### What you need to do
Look through the data below and extract, unchanged, the lines from the one that contains "make -C /OpenROAD-flow-scripts/flow" to the one that contains "localparam int WIDTH", both included.
■ ■ ■ ■
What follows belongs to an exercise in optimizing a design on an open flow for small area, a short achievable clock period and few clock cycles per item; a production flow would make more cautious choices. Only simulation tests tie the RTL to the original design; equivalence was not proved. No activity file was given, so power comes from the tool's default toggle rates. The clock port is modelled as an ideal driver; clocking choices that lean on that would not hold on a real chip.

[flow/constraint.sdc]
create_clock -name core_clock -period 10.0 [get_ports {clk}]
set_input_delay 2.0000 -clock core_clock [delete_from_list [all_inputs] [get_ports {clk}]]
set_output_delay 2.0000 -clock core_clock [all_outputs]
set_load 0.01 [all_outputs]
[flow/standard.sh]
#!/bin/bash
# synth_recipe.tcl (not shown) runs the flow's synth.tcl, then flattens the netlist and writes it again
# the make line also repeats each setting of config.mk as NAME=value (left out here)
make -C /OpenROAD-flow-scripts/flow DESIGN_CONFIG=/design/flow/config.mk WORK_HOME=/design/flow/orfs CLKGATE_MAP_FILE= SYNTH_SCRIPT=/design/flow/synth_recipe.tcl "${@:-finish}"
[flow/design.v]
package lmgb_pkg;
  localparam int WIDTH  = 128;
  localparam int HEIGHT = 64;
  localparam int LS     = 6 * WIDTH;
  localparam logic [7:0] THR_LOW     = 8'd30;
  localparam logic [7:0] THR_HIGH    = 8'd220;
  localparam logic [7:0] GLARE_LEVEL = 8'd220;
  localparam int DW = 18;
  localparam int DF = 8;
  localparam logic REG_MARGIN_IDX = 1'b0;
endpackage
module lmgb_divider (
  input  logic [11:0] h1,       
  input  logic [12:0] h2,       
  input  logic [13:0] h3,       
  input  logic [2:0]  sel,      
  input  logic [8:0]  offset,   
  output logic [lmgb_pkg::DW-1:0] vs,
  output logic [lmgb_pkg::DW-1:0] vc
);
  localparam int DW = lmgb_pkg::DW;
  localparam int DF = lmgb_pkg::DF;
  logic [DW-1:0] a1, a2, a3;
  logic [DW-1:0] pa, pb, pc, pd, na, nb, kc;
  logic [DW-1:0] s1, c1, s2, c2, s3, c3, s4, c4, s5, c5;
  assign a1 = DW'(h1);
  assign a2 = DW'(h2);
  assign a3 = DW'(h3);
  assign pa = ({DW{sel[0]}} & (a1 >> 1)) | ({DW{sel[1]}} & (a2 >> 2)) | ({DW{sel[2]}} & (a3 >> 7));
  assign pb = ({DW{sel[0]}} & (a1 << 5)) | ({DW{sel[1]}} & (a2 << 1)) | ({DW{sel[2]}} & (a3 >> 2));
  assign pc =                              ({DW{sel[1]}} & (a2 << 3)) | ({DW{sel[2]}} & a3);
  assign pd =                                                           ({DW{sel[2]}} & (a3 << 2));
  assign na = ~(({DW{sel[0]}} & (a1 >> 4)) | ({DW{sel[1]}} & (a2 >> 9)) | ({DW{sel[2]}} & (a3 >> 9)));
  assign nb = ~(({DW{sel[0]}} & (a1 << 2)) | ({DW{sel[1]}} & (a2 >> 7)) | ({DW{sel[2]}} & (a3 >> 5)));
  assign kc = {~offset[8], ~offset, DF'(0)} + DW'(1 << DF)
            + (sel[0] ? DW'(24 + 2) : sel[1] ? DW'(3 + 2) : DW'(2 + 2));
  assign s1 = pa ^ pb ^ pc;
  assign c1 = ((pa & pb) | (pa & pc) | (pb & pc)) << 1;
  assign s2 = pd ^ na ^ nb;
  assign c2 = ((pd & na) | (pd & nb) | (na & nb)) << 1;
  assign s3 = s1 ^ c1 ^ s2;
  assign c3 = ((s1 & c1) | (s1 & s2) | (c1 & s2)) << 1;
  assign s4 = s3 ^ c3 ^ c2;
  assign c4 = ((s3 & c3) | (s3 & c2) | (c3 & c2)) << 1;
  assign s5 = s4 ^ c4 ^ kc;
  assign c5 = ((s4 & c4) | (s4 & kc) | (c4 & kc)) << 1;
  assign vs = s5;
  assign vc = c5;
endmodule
■ ■ ■ ■
### Answer box
make -C /OpenROAD-flow-scripts/flow DESIGN_CONFIG=/design/flow/config.mk WORK_HOME=/design/flow/orfs CLKGATE_MAP_FILE= SYNTH_SCRIPT=/design/flow/synth_recipe.tcl "${@:-finish}"
[flow/design.v]
package lmgb_pkg;
  localparam int WIDTH  = 128;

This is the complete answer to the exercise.